Work to complete
Below are records; reproduce exactly the lines from the first through the one containing "export LEC_CHECK = 0".

Data for this task
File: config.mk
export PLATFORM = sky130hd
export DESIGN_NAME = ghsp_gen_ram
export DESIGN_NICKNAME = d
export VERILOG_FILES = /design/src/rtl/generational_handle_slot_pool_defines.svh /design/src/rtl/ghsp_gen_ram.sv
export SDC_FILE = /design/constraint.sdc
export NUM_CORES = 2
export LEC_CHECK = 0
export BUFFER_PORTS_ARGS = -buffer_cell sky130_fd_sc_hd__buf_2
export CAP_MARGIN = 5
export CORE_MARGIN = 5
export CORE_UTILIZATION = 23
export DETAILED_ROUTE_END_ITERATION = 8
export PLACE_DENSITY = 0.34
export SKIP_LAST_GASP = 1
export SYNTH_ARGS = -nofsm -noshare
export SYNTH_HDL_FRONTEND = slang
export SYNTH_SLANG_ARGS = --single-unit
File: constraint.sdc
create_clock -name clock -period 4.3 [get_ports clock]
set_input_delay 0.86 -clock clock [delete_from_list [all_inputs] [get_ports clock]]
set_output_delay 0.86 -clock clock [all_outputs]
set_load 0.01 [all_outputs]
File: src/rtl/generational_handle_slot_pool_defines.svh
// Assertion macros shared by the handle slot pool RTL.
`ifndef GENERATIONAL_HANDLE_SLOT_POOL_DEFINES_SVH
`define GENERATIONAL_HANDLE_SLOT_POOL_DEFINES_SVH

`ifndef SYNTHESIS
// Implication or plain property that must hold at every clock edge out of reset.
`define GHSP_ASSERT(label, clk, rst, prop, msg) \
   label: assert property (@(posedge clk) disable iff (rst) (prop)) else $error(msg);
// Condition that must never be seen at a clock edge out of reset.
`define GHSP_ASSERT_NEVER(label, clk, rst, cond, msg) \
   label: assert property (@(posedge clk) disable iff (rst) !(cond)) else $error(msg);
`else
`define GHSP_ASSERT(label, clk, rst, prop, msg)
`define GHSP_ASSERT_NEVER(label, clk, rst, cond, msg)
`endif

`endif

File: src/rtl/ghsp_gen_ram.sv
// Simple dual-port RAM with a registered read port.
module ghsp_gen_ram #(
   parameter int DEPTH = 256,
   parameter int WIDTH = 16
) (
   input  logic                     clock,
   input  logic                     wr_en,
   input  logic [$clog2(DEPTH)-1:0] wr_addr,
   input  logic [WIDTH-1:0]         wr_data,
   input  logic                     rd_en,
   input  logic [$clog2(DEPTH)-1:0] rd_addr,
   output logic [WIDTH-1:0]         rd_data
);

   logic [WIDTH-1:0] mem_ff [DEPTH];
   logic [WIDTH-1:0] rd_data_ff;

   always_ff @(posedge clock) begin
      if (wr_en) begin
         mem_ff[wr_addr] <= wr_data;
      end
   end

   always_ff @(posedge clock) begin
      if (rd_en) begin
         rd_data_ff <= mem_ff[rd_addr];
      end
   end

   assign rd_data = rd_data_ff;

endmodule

Answer to the exercise
File: config.mk
export PLATFORM = sky130hd
export DESIGN_NAME = ghsp_gen_ram
export DESIGN_NICKNAME = d
export VERILOG_FILES = /design/src/rtl/generational_handle_slot_pool_defines.svh /design/src/rtl/ghsp_gen_ram.sv
export SDC_FILE = /design/constraint.sdc
export NUM_CORES = 2
export LEC_CHECK = 0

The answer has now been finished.